Alhafedh’s team also received governmental support to set up an aquaponics system near the Red Sea for the purpose of shrimp farming, a highly competitive industry in Saudi Arabia. “This project was a success, and also produced large amounts of seaweed which can be utilized by humans or animals thanks to its high nutritional value.”

Food for farms

It wasn’t until 2017 that Alhafedh’s team shifted their attention to the animal feed industry, when researchers discovered a type of aquatic plant, duckweed, growing in the southwest of the country. Alhafedh explains that duckweed can grow in as little as 20 hours, and contains a protein content of 40 to 45 percent. “Nobody was growing duckweed using aquaponics,” says Alhafedh. “So, we tried to see if we could maximize its production using our technology.” The pilot study was a great success. Within one week, says Alhafedh, all of their hydroponics channels were filled with the plant.

Such a high yield of protein is highly attractive to Saudi Arabia’s farming industry, especially considering the versatility of duckweed. With its high nutritional value, the plant can be used to feed fish, cows, sheep, and camels. As it stands, Saudi Arabia currently imports the majority of its animal feed from other countries, says Alhafedh, and so efforts are warranted to become more self-sustaining. Due to the large camel population in the country, Saudi Arabia is the world’s number one consumer of barley, using 8 million tons per year. And its farming uses so much water, says Alhafedh, that the government is cracking down on its production in efforts to save the country’s resources. These restrictions highlight just how important water-saving farming techniques such as Alhafedh’s are for Saudi Arabia’s food security.

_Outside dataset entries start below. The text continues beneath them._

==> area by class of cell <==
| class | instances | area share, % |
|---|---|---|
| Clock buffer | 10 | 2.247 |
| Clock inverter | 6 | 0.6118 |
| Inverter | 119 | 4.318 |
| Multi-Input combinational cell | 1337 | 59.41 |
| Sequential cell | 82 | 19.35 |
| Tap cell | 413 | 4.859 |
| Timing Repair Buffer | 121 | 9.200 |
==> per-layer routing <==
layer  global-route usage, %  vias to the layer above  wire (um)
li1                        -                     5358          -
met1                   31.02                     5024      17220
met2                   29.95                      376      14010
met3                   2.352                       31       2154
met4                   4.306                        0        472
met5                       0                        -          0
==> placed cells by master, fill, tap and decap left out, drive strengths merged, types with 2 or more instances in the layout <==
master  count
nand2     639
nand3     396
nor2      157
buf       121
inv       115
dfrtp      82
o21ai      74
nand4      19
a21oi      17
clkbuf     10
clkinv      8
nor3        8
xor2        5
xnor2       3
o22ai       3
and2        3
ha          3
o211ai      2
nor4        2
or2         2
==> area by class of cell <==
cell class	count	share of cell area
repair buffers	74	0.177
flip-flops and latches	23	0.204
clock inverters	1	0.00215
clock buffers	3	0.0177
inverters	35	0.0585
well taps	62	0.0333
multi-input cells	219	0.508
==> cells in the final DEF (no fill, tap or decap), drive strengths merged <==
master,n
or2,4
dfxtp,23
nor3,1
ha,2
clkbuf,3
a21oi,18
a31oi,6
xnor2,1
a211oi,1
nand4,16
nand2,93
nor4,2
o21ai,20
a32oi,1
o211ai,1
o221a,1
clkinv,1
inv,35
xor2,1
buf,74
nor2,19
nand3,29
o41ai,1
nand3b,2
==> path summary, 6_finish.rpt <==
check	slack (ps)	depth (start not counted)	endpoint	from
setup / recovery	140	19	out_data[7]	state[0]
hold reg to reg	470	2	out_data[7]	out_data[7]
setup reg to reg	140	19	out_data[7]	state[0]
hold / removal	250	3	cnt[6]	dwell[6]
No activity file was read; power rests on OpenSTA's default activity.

Now the team is looking to scale up their efforts. Housed in an enormous 5 square-kilometer greenhouse, their aquaponics system uses channels that are a meter wide and 33 meters long, and Alhafedh and his team are in the process of designing a large-scale aquaponics system with channels up to 300 meters in length. Alhafedh says that, for this, his team is currently surveying land in the southwest of Saudi Arabia, closer to where duckweed is naturally found and the climate is cooler and more suitable for its growth. The team hopes to start this next stage by 2019.

The researchers will also undertake work to create an animal feed formula, a major component of which will be aquaponics-produced duckweed, that can feed their fish as well as be sold to industry. 

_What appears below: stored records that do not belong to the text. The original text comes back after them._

File: config.mk
export PLATFORM = sky130hd
export DESIGN_NAME = pipeline_hazard_ctrl_flat
export DESIGN_NICKNAME = d
export VERILOG_FILES = /design/src/rtl/pipeline_hazard_ctrl_if.sv /design/src/rtl/pipeline_hazard_ctrl.sv /design/src/flat_wrapper.sv
export SDC_FILE = /design/constraint.sdc
export NUM_CORES = 1
export LEC_CHECK = 0
export ABC_AREA = 1
export BUFFER_PORTS_ARGS = -buffer_cell sky130_fd_sc_hd__buf_2
export CORE_ASPECT_RATIO = 1.1
export CORE_MARGIN = 3
export CORE_UTILIZATION = 40
export CTS_BUF_LIST = sky130_fd_sc_hd__clkbuf_4 sky130_fd_sc_hd__clkbuf_8
export CTS_CLUSTER_DIAMETER = 50
export CTS_CLUSTER_SIZE = 24
export DETAILED_ROUTE_END_ITERATION = 7
export PLACE_DENSITY = 0.71
export SLEW_MARGIN = 20
export SYNTH_ARGS = -nofsm -noshare
export SYNTH_HDL_FRONTEND = slang
export SYNTH_SLANG_ARGS = --single-unit
File: constraint.sdc
create_clock -name clk -period 4.3 [get_ports clk]
set_clock_uncertainty 0.2 [all_clocks]
set_input_delay 0.215 -clock clk [delete_from_list [all_inputs] [get_ports clk]]
set_output_delay 0.215 -clock clk [all_outputs]
set_load 0.01 [all_outputs]
File: src/rtl/pipeline_hazard_ctrl_if.sv
// Bundle of pipeline control signals between the hazard controller and the CPU top.
// The slave modport is the controller side; the master modport is the CPU/datapath side.
interface pipeline_hazard_ctrl_if #(
    parameter int XLEN  = 32,
    parameter int RA_W  = 5,
    parameter int CNT_W = 32
);
    logic            imem_ready;
    logic            dmem_req;
    logic            dmem_ready;
    logic [RA_W-1:0] id_rs1_addr;
    logic            id_rs1_used;
    logic [RA_W-1:0] id_rs2_addr;
    logic            id_rs2_used;
    logic [RA_W-1:0] ex_rs1_addr;
    logic [RA_W-1:0] ex_rs2_addr;
    logic [RA_W-1:0] ex_rd_addr;
    logic            ex_reg_write;
    logic            ex_mem_read;
    logic [RA_W-1:0] mem_rd_addr;
    logic            mem_reg_write;
    logic [RA_W-1:0] wb_rd_addr;
    logic            wb_reg_write;
    logic            ex_redirect;
    logic [XLEN-1:0] ex_target;

    logic [XLEN-1:0]  pc;
    logic             ifid_en;
    logic             idex_en;
    logic             exmem_en;
    logic             memwb_en;
    logic             ifid_flush;
    logic             idex_flush;
    logic             valid_id;
    logic             valid_ex;
    logic             valid_mem;
    logic             valid_wb;
    logic [1:0]       fwd_a;
    logic [1:0]       fwd_b;
    logic [CNT_W-1:0] cycle_cnt;
    logic [CNT_W-1:0] stall_cnt;
    logic [CNT_W-1:0] flush_cnt;

    modport slave (
        input  imem_ready, dmem_req, dmem_ready,
        input  id_rs1_addr, id_rs1_used, id_rs2_addr, id_rs2_used,
        input  ex_rs1_addr, ex_rs2_addr, ex_rd_addr, ex_reg_write, ex_mem_read,
        input  mem_rd_addr, mem_reg_write, wb_rd_addr, wb_reg_write,
        input  ex_redirect, ex_target,
        output pc, ifid_en, idex_en, exmem_en, memwb_en, ifid_flush, idex_flush,
        output valid_id, valid_ex, valid_mem, valid_wb, fwd_a, fwd_b,
        output cycle_cnt, stall_cnt, flush_cnt
    );

    modport master (
        output imem_ready, dmem_req, dmem_ready,
        output id_rs1_addr, id_rs1_used, id_rs2_addr, id_rs2_used,
        output ex_rs1_addr, ex_rs2_addr, ex_rd_addr, ex_reg_write, ex_mem_read,
        output mem_rd_addr, mem_reg_write, wb_rd_addr, wb_reg_write,
        output ex_redirect, ex_target,
        input  pc, ifid_en, idex_en, exmem_en, memwb_en, ifid_flush, idex_flush,
        input  valid_id, valid_ex, valid_mem, valid_wb, fwd_a, fwd_b,
        input  cycle_cnt, stall_cnt, flush_cnt
    );
endinterface

File: src/rtl/pipeline_hazard_ctrl.sv
// PC, stage-valid and hazard controller for a 5-stage pipeline: load-use interlock,
// forwarding selects, EX redirect with flush, imem/dmem wait states and perf counters.
//
// state     | meaning
// ----------+---------------------------------------------------------------
// ST_BOOT   | first cycle after reset release, nothing fetched, all enables low
// ST_RUN    | normal issue; redirect / load-use / imem wait handled here
// ST_DSTALL | MEM-stage data access outstanding, whole pipeline frozen
module pipeline_hazard_ctrl #(
    parameter int              XLEN     = 32,
    parameter logic [XLEN-1:0] RESET_PC = '0,
    parameter int              RA_W     = 5,
    parameter int              CNT_W    = 32
) (
    input  logic                  clk,
    input  logic                  rst_n,
    pipeline_hazard_ctrl_if.slave bus
);
    typedef enum logic [1:0] {
        ST_BOOT   = 2'd0,
        ST_RUN    = 2'd1,
        ST_DSTALL = 2'd2
    } state_t;

    state_t           state_q, state_d;
    logic [XLEN-1:0]  pc_q, pc_d;
    logic             valid_id_q, valid_ex_q, valid_mem_q, valid_wb_q;
    logic             valid_id_d, valid_ex_d, valid_mem_d, valid_wb_d;
    logic [CNT_W-1:0] cycle_cnt_q, stall_cnt_q, flush_cnt_q;
    logic             cycle_inc, stall_inc, flush_inc;
    logic             ifid_en, idex_en, exmem_en, memwb_en, ifid_flush, idex_flush;
    logic             dmem_wait, redirect, load_use;
    logic [1:0]       fwd_a, fwd_b;

    assign dmem_wait = valid_mem_q & bus.dmem_req & ~bus.dmem_ready;
    assign redirect  = valid_ex_q & bus.ex_redirect;
    assign load_use  = valid_ex_q & bus.ex_mem_read & (bus.ex_rd_addr != '0) & valid_id_q &
                       ((bus.id_rs1_used & (bus.id_rs1_addr == bus.ex_rd_addr)) |
                        (bus.id_rs2_used & (bus.id_rs2_addr == bus.ex_rd_addr)));

    // State, PC, stage valids and perf counters.
    always_ff @(posedge clk or negedge rst_n) begin
        if (!rst_n) begin
            state_q     <= ST_BOOT;
            pc_q        <= RESET_PC;
            valid_id_q  <= 1'b0;
            valid_ex_q  <= 1'b0;
            valid_mem_q <= 1'b0;
            valid_wb_q  <= 1'b0;
            cycle_cnt_q <= '0;
            stall_cnt_q <= '0;
            flush_cnt_q <= '0;
        end else begin
            state_q     <= state_d;
            pc_q        <= pc_d;
            valid_id_q  <= valid_id_d;
            valid_ex_q  <= valid_ex_d;
            valid_mem_q <= valid_mem_d;
            valid_wb_q  <= valid_wb_d;
            cycle_cnt_q <= cycle_cnt_q + {{(CNT_W-1){1'b0}}, cycle_inc};
            stall_cnt_q <= stall_cnt_q + {{(CNT_W-1){1'b0}}, stall_inc};
            flush_cnt_q <= flush_cnt_q + {{(CNT_W-1){1'b0}}, flush_inc};
        end
    end

    // Next state, PC and stage strobes by priority: dmem wait > redirect > load-use > imem wait > normal.
    // The cycle in which a data access completes advances like RUN, so each wait cycle costs exactly one.
    always_comb begin
        state_d    = state_q;
        pc_d       = pc_q;
        ifid_en    = 1'b0;
        idex_en    = 1'b0;
        exmem_en   = 1'b0;
        memwb_en   = 1'b0;
        ifid_flush = 1'b0;
        idex_flush = 1'b0;
        cycle_inc  = 1'b0;
        stall_inc  = 1'b0;
        flush_inc  = 1'b0;
        unique case (state_q)
            ST_BOOT: state_d = ST_RUN;
            ST_RUN, ST_DSTALL: begin
                cycle_inc = 1'b1;
                if (dmem_wait) begin
                    state_d   = ST_DSTALL;
                    stall_inc = 1'b1;
                end else begin
                    state_d  = ST_RUN;
                    idex_en  = 1'b1;
                    exmem_en = 1'b1;
                    memwb_en = 1'b1;
                    if (redirect) begin
                        ifid_en    = 1'b1;
                        ifid_flush = 1'b1;
                        idex_flush = 1'b1;
                        pc_d       = bus.ex_target;
                        flush_inc  = 1'b1;
                    end else if (load_use) begin
                        idex_flush = 1'b1;
                        stall_inc  = 1'b1;
                    end else if (!bus.imem_ready) begin
                        ifid_en    = 1'b1;
                        ifid_flush = 1'b1;
                        stall_inc  = 1'b1;
                    end else begin
                        ifid_en = 1'b1;
                        pc_d    = pc_q + XLEN'(4);
                    end
                end
            end
            default: state_d = ST_BOOT;
        endcase
    end

    // Valid bits follow the stage enables; a flush forces a bubble regardless of enable.
    always_comb begin
        valid_id_d  = ifid_flush ? 1'b0 : (ifid_en ? 1'b1 : valid_id_q);
        valid_ex_d  = idex_flush ? 1'b0 : (idex_en ? valid_id_q : valid_ex_q);
        valid_mem_d = exmem_en ? valid_ex_q : valid_mem_q;
        valid_wb_d  = memwb_en ? valid_mem_q : valid_wb_q;
    end

    // Operand forwarding selects; the younger MEM result beats WB.
    always_comb begin
        fwd_a = 2'b00;
        fwd_b = 2'b00;
        if (valid_mem_q && bus.mem_reg_write && bus.mem_rd_addr != '0 && bus.mem_rd_addr == bus.ex_rs1_addr)
            fwd_a = 2'b01;
        else if (valid_wb_q && bus.wb_reg_write && bus.wb_rd_addr != '0 && bus.wb_rd_addr == bus.ex_rs1_addr)
            fwd_a = 2'b10;
        if (valid_mem_q && bus.mem_reg_write && bus.mem_rd_addr != '0 && bus.mem_rd_addr == bus.ex_rs2_addr)
            fwd_b = 2'b01;
        else if (valid_wb_q && bus.wb_reg_write && bus.wb_rd_addr != '0 && bus.wb_rd_addr == bus.ex_rs2_addr)
            fwd_b = 2'b10;
    end

    assign bus.pc         = pc_q;
    assign bus.ifid_en    = ifid_en;
    assign bus.idex_en    = idex_en;
    assign bus.exmem_en   = exmem_en;
    assign bus.memwb_en   = memwb_en;
    assign bus.ifid_flush = ifid_flush;
    assign bus.idex_flush = idex_flush;
    assign bus.valid_id   = valid_id_q;
    assign bus.valid_ex   = valid_ex_q;
    assign bus.valid_mem  = valid_mem_q;
    assign bus.valid_wb   = valid_wb_q;
    assign bus.fwd_a      = fwd_a;
    assign bus.fwd_b      = fwd_b;
    assign bus.cycle_cnt  = cycle_cnt_q;
    assign bus.stall_cnt  = stall_cnt_q;
    assign bus.flush_cnt  = flush_cnt_q;
endmodule

File: src/flat_wrapper.sv
// flat-port wrapper written by rule: the top's interface ports become plain ports
module pipeline_hazard_ctrl_flat 
#(
    parameter int              XLEN     = 32,
    parameter logic [XLEN-1:0] RESET_PC = '0,
    parameter int              RA_W     = 5,
    parameter int              CNT_W    = 32
)
  (clk, rst_n, bus_imem_ready, bus_dmem_req, bus_dmem_ready, bus_id_rs1_addr, bus_id_rs1_used, bus_id_rs2_addr, bus_id_rs2_used, bus_ex_rs1_addr, bus_ex_rs2_addr, bus_ex_rd_addr, bus_ex_reg_write, bus_ex_mem_read, bus_mem_rd_addr, bus_mem_reg_write, bus_wb_rd_addr, bus_wb_reg_write, bus_ex_redirect, bus_ex_target, bus_pc, bus_ifid_en, bus_idex_en, bus_exmem_en, bus_memwb_en, bus_ifid_flush, bus_idex_flush, bus_valid_id, bus_valid_ex, bus_valid_mem, bus_valid_wb, bus_fwd_a, bus_fwd_b, bus_cycle_cnt, bus_stall_cnt, bus_flush_cnt);
  pipeline_hazard_ctrl_if #(.XLEN(XLEN), .RA_W(RA_W), .CNT_W(CNT_W)) bus_i ();
  input  logic clk;
  input  logic rst_n;
  input wire logic [$bits(bus_i.imem_ready)-1:0] bus_imem_ready;
  input wire logic [$bits(bus_i.dmem_req)-1:0] bus_dmem_req;
  input wire logic [$bits(bus_i.dmem_ready)-1:0] bus_dmem_ready;
  input wire logic [$bits(bus_i.id_rs1_addr)-1:0] bus_id_rs1_addr;
  input wire logic [$bits(bus_i.id_rs1_used)-1:0] bus_id_rs1_used;
  input wire logic [$bits(bus_i.id_rs2_addr)-1:0] bus_id_rs2_addr;
  input wire logic [$bits(bus_i.id_rs2_used)-1:0] bus_id_rs2_used;
  input wire logic [$bits(bus_i.ex_rs1_addr)-1:0] bus_ex_rs1_addr;
  input wire logic [$bits(bus_i.ex_rs2_addr)-1:0] bus_ex_rs2_addr;
  input wire logic [$bits(bus_i.ex_rd_addr)-1:0] bus_ex_rd_addr;
  input wire logic [$bits(bus_i.ex_reg_write)-1:0] bus_ex_reg_write;
  input wire logic [$bits(bus_i.ex_mem_read)-1:0] bus_ex_mem_read;
  input wire logic [$bits(bus_i.mem_rd_addr)-1:0] bus_mem_rd_addr;
  input wire logic [$bits(bus_i.mem_reg_write)-1:0] bus_mem_reg_write;
  input wire logic [$bits(bus_i.wb_rd_addr)-1:0] bus_wb_rd_addr;
  input wire logic [$bits(bus_i.wb_reg_write)-1:0] bus_wb_reg_write;
  input wire logic [$bits(bus_i.ex_redirect)-1:0] bus_ex_redirect;
  input wire logic [$bits(bus_i.ex_target)-1:0] bus_ex_target;
  output wire logic [$bits(bus_i.pc)-1:0] bus_pc;
  output wire logic [$bits(bus_i.ifid_en)-1:0] bus_ifid_en;
  output wire logic [$bits(bus_i.idex_en)-1:0] bus_idex_en;
  output wire logic [$bits(bus_i.exmem_en)-1:0] bus_exmem_en;
  output wire logic [$bits(bus_i.memwb_en)-1:0] bus_memwb_en;
  output wire logic [$bits(bus_i.ifid_flush)-1:0] bus_ifid_flush;
  output wire logic [$bits(bus_i.idex_flush)-1:0] bus_idex_flush;
  output wire logic [$bits(bus_i.valid_id)-1:0] bus_valid_id;
  output wire logic [$bits(bus_i.valid_ex)-1:0] bus_valid_ex;
  output wire logic [$bits(bus_i.valid_mem)-1:0] bus_valid_mem;
  output wire logic [$bits(bus_i.valid_wb)-1:0] bus_valid_wb;
  output wire logic [$bits(bus_i.fwd_a)-1:0] bus_fwd_a;
  output wire logic [$bits(bus_i.fwd_b)-1:0] bus_fwd_b;
  output wire logic [$bits(bus_i.cycle_cnt)-1:0] bus_cycle_cnt;
  output wire logic [$bits(bus_i.stall_cnt)-1:0] bus_stall_cnt;
  output wire logic [$bits(bus_i.flush_cnt)-1:0] bus_flush_cnt;
  assign bus_i.imem_ready = bus_imem_ready;
  assign bus_i.dmem_req = bus_dmem_req;
  assign bus_i.dmem_ready = bus_dmem_ready;
  assign bus_i.id_rs1_addr = bus_id_rs1_addr;
  assign bus_i.id_rs1_used = bus_id_rs1_used;
  assign bus_i.id_rs2_addr = bus_id_rs2_addr;
  assign bus_i.id_rs2_used = bus_id_rs2_used;
  assign bus_i.ex_rs1_addr = bus_ex_rs1_addr;
  assign bus_i.ex_rs2_addr = bus_ex_rs2_addr;
  assign bus_i.ex_rd_addr = bus_ex_rd_addr;
  assign bus_i.ex_reg_write = bus_ex_reg_write;
  assign bus_i.ex_mem_read = bus_ex_mem_read;
  assign bus_i.mem_rd_addr = bus_mem_rd_addr;
  assign bus_i.mem_reg_write = bus_mem_reg_write;
  assign bus_i.wb_rd_addr = bus_wb_rd_addr;
  assign bus_i.wb_reg_write = bus_wb_reg_write;
  assign bus_i.ex_redirect = bus_ex_redirect;
  assign bus_i.ex_target = bus_ex_target;
  assign bus_pc = bus_i.pc;
  assign bus_ifid_en = bus_i.ifid_en;
  assign bus_idex_en = bus_i.idex_en;
  assign bus_exmem_en = bus_i.exmem_en;
  assign bus_memwb_en = bus_i.memwb_en;
  assign bus_ifid_flush = bus_i.ifid_flush;
  assign bus_idex_flush = bus_i.idex_flush;
  assign bus_valid_id = bus_i.valid_id;
  assign bus_valid_ex = bus_i.valid_ex;
  assign bus_valid_mem = bus_i.valid_mem;
  assign bus_valid_wb = bus_i.valid_wb;
  assign bus_fwd_a = bus_i.fwd_a;
  assign bus_fwd_b = bus_i.fwd_b;
  assign bus_cycle_cnt = bus_i.cycle_cnt;
  assign bus_stall_cnt = bus_i.stall_cnt;
  assign bus_flush_cnt = bus_i.flush_cnt;
  pipeline_hazard_ctrl #(.XLEN(XLEN), .RESET_PC(RESET_PC), .RA_W(RA_W), .CNT_W(CNT_W)) u_core (.clk(clk), .rst_n(rst_n), .bus(bus_i));
endmodule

Alongside aquaponics, Alhafedh oversees a number of projects under the ‘protected agriculture’ category, the concept of farming under engineered environments to maximize the agricultural output. Other technologies the team is working on include a greenwater system, which does away with the aquatic plants and instead utilizes algae and bacteria within fish tanks to maintain the quality of the water.

One of the biggest challenges the team faces in its research is transferring its technology from the lab to the land. Despite its efficiency, Alhafedh says that they must make the system and directions for its use as accessible as possible to farmers. As aquaponics deals with fish and plants in a carefully balanced ecosystem, the researchers must ensure that farmers are given adequate training to ensure that they can utilize their aquaponics technology to the best of its capacity.

In an aquaponics system, 98.5% of the water is recycled as only  1.5% needed per day to keep at the level.


1. Al-Hafedh, Y. & Alam, A. Recirculating aquaculture in Saudi Arabia: Aquaponics and greenwater. Proceedings of the 6th International Conference on Recirculating Aquaculture, 440– 447 (2006).

2. Al-Hafedh, Y. et al. Experiments on an integrated aquaculture system (seaweeds and marine fish) on the Red Sea coast of Saudi Arabia: efficiency comparison of two local seaweed species for nutrient biofiltration and production. Reviews in Aquaculture 4, 21–31 (2012).

3. Al-Hafedh, Y. et al. Bioremediation potential, growth and biomass yield of the green seaweed, Ulva lactuca in an integrated marine aquaculture system at the Red Sea coast of Saudi Arabia at different stocking densities and effluent flow rates. Reviews in Aquaculture 6, 1–11 (2014).